The main finding of the present study is that among patients with STEMI undergoing mechanical reperfusion, impaired myocardial perfusion and larger infarct size explain the higher mortality rate observed in patients with a more prolonged delay until treatment.

Time-to-treatment, myocardial perfusion, and mortality after primary angioplasty for STEMI

Although several studies have shown the relevant impact of time-to-treatment on myocardial perfusion,12 myocardial salvage,13 and mortality1–3 in patients with STEMI treated by thrombolysis, the prognostic value of ischaemic time in patients with STEMI treated by primary angioplasty is still a matter of debate.3–7 Brodie et al.4 observed a better outcome among patients undergoing primary angioplasty within 2 h of symptom onset, whereas a relatively stable mortality rate was observed in those intervened from 2 to 12 h. These findings were confirmed by Cannon et al.6 who, in a cohort of 27,080 patients undergoing primary angioplasty, found that only door-to-balloon time, but not time-to-treatment, was associated with mortality. Similar findings were reported by Zijlstra et al.3 in a pooled analysis of several randomised trials comparing primary angioplasty and thrombolysis. They found a direct relationship between time-to-treatment and mortality only in patients treated by thrombolysis, but not by primary angioplasty. Confirming these observations, Schomig et al.13 found a significant relationship between time-to-treatment and myocardial salvage only in patients treated by thrombolysis but not in those treated by primary angioplasty.

In our previous report,8 we found time-to-treatment to be an independent predictor of mortality in patients with STEMI treated with angioplasty, particularly in those at high risk. These findings have been confirmed by Antoniucci et al.7 in a population of 1332 patients undergoing primary angioplasty. Supporting the prognostic role of early restoration of antegrade flow in patients undergoing primary angioplasty, Stone and colleagues14 found preprocedural TIMI 3 flow to be an independent predictor of mortality. In the current study, we found impaired myocardial perfusion and larger infarct size to be potential explanations for the higher mortality observed in patients with a prolonged delay before first balloon inflation. In fact, as demonstrated in animal models,15–17 the duration of coronary occlusion is a main determinant of infarct size. Therefore, late reperfusion is expected to result in poor perfusion, less myocardial salvage and, thus, a higher mortality rate, in comparison with early reperfusion, even after optimal mechanical reperfusion. These results were also confirmed in the analysis restricted to patients with postprocedural TIMI 3 flow.

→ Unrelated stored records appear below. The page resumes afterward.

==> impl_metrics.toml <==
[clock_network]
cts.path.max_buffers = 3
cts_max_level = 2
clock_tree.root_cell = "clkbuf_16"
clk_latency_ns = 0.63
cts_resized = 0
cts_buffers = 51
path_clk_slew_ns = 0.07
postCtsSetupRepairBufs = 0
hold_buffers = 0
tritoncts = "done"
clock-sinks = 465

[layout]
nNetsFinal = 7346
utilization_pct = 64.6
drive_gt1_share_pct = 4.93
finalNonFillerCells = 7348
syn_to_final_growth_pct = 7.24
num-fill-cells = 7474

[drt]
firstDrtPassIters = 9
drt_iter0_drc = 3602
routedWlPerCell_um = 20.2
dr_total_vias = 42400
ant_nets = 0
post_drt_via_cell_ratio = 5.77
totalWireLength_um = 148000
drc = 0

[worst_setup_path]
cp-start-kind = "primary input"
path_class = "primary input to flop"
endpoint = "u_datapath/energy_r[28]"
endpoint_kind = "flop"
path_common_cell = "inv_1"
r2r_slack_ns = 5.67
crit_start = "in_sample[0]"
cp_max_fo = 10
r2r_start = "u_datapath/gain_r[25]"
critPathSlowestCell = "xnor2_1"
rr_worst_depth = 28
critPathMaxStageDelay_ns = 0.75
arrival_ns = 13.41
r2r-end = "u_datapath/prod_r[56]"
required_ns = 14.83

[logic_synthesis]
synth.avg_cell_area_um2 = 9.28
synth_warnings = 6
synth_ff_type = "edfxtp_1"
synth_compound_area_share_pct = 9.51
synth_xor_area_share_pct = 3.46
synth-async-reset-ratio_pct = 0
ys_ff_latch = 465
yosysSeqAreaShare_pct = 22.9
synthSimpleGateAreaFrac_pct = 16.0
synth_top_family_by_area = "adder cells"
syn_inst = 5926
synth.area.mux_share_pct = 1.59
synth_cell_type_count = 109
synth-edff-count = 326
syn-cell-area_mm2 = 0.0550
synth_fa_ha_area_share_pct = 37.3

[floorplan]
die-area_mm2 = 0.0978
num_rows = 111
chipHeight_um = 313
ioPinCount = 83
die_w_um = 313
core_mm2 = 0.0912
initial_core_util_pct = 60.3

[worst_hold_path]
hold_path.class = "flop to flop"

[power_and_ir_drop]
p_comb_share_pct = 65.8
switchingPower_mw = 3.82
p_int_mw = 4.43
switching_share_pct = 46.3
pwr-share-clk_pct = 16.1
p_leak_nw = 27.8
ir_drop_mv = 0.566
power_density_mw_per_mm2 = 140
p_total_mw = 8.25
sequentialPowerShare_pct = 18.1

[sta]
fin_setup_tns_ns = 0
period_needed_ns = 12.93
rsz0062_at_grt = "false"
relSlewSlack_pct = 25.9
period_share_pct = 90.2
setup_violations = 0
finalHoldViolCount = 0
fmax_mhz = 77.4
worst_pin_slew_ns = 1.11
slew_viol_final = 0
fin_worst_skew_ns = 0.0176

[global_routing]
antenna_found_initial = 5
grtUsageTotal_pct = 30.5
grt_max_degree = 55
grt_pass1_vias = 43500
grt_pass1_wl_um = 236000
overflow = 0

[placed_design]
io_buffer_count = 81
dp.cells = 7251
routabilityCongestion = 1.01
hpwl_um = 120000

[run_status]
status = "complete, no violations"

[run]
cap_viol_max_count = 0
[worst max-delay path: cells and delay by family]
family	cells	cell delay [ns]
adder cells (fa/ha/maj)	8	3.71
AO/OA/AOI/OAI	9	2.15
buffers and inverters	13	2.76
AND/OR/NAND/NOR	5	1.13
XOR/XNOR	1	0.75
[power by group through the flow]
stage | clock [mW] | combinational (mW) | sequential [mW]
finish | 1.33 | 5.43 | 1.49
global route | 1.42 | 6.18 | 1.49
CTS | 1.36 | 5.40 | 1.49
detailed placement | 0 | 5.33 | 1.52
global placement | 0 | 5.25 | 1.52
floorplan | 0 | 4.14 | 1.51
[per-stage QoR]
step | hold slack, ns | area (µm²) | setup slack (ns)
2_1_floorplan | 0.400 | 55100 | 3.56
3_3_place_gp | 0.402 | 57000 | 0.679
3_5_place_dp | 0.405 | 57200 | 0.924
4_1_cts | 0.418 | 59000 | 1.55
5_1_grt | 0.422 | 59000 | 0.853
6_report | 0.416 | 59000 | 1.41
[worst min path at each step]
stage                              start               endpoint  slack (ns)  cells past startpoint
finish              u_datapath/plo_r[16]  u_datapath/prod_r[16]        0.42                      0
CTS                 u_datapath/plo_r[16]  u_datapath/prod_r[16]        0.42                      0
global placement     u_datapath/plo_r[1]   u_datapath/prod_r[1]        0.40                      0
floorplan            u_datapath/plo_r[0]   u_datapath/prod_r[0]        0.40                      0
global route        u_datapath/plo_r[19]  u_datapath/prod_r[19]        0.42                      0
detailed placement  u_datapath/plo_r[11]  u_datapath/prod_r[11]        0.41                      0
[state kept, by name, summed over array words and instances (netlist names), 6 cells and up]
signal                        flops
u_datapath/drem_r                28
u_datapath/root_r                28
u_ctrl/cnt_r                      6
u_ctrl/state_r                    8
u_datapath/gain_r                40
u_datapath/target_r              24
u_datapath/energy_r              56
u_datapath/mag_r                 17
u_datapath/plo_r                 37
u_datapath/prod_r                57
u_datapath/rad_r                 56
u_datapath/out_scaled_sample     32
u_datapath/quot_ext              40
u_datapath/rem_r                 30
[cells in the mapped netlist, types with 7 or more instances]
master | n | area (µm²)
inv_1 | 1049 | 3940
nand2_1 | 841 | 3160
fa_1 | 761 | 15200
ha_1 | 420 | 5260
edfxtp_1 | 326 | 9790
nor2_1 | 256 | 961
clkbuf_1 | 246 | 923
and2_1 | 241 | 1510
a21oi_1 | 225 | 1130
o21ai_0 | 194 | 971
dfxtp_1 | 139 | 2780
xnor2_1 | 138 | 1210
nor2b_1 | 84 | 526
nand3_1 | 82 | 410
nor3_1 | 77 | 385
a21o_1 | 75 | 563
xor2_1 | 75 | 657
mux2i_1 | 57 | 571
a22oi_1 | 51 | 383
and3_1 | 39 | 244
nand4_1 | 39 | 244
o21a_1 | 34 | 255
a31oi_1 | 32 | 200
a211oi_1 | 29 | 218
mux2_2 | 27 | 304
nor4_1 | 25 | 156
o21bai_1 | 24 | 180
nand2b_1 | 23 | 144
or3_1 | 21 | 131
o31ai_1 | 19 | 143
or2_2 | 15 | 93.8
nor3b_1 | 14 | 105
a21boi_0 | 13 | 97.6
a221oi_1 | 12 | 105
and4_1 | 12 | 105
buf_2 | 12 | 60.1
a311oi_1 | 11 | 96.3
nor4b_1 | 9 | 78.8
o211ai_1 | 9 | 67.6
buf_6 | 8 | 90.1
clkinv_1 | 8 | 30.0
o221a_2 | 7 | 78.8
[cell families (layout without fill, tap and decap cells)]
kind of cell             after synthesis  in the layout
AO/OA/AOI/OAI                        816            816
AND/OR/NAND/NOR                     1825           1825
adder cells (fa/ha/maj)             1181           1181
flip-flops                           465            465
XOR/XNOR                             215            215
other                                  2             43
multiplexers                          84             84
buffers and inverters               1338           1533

Several factors may explain the time-dependent mechanism of impaired myocardial perfusion despite optimal epicardial flow. Experimental studies have shown that long balloon inflations may induce morphological alterations (swelling of endothelial and cardiac cells with occlusion or compression of microcirculation) in the cardiac capillaries and arterioles.12 Furthermore, recent studies have focused on the role of microembolisation of atherosclerotic debris, blood clots, and platelet plugs in the microcirculation.15,16 A delay in reperfusion may be associated with an older, organised intracoronary thrombus in comparison with early reperfusion. This may result in a higher incidence of distal microembolisation and poor myocardial perfusion10,18 despite optimal epicardial flow.

Further studies should investigate the additional role of pharmacological therapy19–22 and mechanical devices23 in patients with longer time delay to treatment in order to improve myocardial perfusion and reduce ischaemic reperfusion damage and infarct size, beyond epicardial reperfusion.

Limitations

A major limitation of the current study is that up to 30% of the total population was excluded due to missing or inadequate baseline and/or 3-h ECGs. Myocardial perfusion was evaluated using myocardial blush and ST-segment resolution. Despite the absence of uniformity between trials of the methods used,11,22,24–26 they are still cheap, simple, and validated methods for evaluating myocardial reperfusion. In contrast to our previous report,11 ST-segment resolution was analysed at 3 h, as has been our policy since 1997. In fact, analysis at 3 h would improve the sensitivity of identification of patients with complete resolution. Because the aim of the study was not prognostic risk stratification using different degrees of ST-segment resolution, we used an ST-segment resolution cutoff of 50% as a surrogate for effective reperfusion.22 However, myocardial reperfusion is a dynamic process during which alternating episodes of ST-segment resolution may occur.27 Thus, continuous ST-segment monitoring would have improved the evaluation of myocardial reperfusion.27,28 Consistent with our first report on myocardial blush grade,9 we defined optimal myocardial perfusion as myocardial blush grade 2 to 3.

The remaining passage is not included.